> **Dataset entries**
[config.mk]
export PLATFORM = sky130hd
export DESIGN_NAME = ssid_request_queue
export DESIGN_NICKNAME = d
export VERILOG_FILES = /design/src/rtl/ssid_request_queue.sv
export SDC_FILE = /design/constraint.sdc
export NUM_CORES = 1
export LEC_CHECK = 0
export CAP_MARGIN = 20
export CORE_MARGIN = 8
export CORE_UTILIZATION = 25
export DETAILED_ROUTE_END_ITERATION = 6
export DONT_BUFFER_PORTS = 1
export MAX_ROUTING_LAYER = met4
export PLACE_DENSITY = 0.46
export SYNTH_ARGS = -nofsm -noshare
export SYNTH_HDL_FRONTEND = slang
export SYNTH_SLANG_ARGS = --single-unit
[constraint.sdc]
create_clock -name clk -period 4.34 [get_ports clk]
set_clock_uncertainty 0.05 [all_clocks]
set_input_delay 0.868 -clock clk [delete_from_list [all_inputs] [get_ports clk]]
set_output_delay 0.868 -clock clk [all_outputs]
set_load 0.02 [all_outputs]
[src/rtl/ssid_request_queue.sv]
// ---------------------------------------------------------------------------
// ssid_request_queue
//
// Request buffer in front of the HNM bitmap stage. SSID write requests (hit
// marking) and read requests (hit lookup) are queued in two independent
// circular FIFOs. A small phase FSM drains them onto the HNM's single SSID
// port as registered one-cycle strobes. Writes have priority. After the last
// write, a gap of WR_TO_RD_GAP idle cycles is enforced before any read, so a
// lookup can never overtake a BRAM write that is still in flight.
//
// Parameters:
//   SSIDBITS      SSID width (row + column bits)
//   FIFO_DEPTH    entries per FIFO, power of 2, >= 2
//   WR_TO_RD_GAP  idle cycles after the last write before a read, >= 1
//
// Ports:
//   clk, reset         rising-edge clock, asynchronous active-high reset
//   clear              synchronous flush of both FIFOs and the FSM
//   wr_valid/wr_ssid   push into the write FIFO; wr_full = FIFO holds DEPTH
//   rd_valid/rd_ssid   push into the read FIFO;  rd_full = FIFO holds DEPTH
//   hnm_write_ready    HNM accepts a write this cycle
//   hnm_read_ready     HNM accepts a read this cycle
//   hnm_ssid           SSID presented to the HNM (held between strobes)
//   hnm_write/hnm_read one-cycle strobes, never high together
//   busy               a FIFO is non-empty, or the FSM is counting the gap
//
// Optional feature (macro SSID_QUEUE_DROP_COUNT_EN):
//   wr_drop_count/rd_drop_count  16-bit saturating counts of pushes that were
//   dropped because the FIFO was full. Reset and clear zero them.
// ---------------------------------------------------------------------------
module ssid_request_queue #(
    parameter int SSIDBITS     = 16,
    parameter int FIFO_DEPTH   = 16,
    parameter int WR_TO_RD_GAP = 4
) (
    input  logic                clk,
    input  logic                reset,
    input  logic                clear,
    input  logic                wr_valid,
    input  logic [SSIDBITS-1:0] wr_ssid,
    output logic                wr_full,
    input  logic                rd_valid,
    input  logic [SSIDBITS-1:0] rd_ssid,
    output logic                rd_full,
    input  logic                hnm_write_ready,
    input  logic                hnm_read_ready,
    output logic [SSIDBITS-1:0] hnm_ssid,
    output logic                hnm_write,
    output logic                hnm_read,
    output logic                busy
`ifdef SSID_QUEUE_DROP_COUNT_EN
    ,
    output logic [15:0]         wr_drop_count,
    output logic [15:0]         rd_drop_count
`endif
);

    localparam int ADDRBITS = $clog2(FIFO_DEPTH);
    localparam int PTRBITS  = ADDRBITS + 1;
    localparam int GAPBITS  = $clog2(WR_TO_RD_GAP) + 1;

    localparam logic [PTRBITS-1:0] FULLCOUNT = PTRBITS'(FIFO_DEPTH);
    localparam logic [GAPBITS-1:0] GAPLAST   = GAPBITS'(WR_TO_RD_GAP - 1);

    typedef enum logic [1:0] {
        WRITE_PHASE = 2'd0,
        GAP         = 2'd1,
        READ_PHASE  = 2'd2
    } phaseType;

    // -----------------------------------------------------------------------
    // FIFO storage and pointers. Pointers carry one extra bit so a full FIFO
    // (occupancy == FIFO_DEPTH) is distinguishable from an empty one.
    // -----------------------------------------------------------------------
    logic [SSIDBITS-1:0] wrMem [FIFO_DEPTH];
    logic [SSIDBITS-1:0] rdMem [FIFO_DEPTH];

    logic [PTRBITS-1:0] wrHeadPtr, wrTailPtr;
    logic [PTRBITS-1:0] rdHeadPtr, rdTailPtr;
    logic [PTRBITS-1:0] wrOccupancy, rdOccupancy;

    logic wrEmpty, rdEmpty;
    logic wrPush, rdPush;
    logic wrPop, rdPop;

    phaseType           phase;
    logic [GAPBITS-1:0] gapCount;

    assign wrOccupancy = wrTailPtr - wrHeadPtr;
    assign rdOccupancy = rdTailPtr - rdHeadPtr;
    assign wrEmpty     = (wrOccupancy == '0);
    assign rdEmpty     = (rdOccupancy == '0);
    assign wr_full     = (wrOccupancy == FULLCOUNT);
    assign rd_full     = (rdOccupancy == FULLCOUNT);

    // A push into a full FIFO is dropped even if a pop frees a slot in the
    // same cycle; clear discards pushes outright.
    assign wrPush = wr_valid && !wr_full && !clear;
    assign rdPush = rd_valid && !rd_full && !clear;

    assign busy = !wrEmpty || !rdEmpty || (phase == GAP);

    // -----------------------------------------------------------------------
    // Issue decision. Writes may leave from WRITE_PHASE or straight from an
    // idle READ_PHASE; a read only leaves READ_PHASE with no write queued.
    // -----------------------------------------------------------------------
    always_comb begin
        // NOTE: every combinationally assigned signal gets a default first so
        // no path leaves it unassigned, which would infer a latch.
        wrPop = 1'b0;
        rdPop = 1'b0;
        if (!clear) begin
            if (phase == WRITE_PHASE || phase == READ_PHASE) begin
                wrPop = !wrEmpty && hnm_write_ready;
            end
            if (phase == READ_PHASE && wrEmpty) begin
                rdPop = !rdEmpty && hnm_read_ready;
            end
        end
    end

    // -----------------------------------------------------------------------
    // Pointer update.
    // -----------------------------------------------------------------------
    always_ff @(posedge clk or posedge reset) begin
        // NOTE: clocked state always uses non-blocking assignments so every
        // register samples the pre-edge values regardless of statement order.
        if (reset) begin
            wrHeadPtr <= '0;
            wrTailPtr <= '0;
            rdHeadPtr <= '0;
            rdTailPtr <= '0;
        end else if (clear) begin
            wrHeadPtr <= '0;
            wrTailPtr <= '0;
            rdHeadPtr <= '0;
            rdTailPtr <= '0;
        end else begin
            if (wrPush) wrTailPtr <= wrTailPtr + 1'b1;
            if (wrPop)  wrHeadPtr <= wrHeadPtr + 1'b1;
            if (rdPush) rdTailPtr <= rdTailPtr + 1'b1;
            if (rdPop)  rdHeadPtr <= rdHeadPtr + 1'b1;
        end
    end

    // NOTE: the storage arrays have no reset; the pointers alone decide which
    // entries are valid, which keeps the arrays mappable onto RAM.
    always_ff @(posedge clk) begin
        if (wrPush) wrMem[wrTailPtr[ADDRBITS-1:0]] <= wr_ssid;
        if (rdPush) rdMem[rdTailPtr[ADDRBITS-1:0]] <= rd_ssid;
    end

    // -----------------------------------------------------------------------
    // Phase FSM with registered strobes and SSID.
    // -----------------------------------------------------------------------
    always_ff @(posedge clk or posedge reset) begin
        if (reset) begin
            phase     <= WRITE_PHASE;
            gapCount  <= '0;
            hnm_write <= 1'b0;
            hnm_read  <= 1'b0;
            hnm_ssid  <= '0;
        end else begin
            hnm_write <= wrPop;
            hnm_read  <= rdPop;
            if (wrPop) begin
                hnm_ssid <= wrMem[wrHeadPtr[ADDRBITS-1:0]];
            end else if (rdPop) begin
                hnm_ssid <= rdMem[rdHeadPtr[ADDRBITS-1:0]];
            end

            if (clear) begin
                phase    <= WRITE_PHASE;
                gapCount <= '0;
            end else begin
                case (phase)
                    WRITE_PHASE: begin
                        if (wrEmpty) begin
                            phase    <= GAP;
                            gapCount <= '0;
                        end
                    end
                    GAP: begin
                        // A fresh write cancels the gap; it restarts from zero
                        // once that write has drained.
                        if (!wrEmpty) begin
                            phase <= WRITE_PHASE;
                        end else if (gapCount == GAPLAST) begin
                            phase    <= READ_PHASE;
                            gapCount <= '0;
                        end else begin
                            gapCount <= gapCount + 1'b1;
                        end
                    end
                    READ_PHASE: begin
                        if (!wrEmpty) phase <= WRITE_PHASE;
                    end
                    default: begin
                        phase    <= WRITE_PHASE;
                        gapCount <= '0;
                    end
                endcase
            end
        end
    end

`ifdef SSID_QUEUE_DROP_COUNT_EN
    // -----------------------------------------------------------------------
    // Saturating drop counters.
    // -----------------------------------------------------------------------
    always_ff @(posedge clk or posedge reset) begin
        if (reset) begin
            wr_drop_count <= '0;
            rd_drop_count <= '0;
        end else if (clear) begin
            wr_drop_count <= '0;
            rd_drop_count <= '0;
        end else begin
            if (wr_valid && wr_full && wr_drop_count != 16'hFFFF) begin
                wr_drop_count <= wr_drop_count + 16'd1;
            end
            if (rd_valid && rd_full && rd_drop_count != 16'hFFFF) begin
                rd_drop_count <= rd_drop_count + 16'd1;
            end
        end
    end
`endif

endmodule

> **Task directions**
Search the entries for the string "idle" and return each line where it turns up.

> **Solution**
// write, a gap of WR_TO_RD_GAP idle cycles is enforced before any read, so a
//   WR_TO_RD_GAP  idle cycles after the last write before a read, >= 1
    // idle READ_PHASE; a read only leaves READ_PHASE with no write queued.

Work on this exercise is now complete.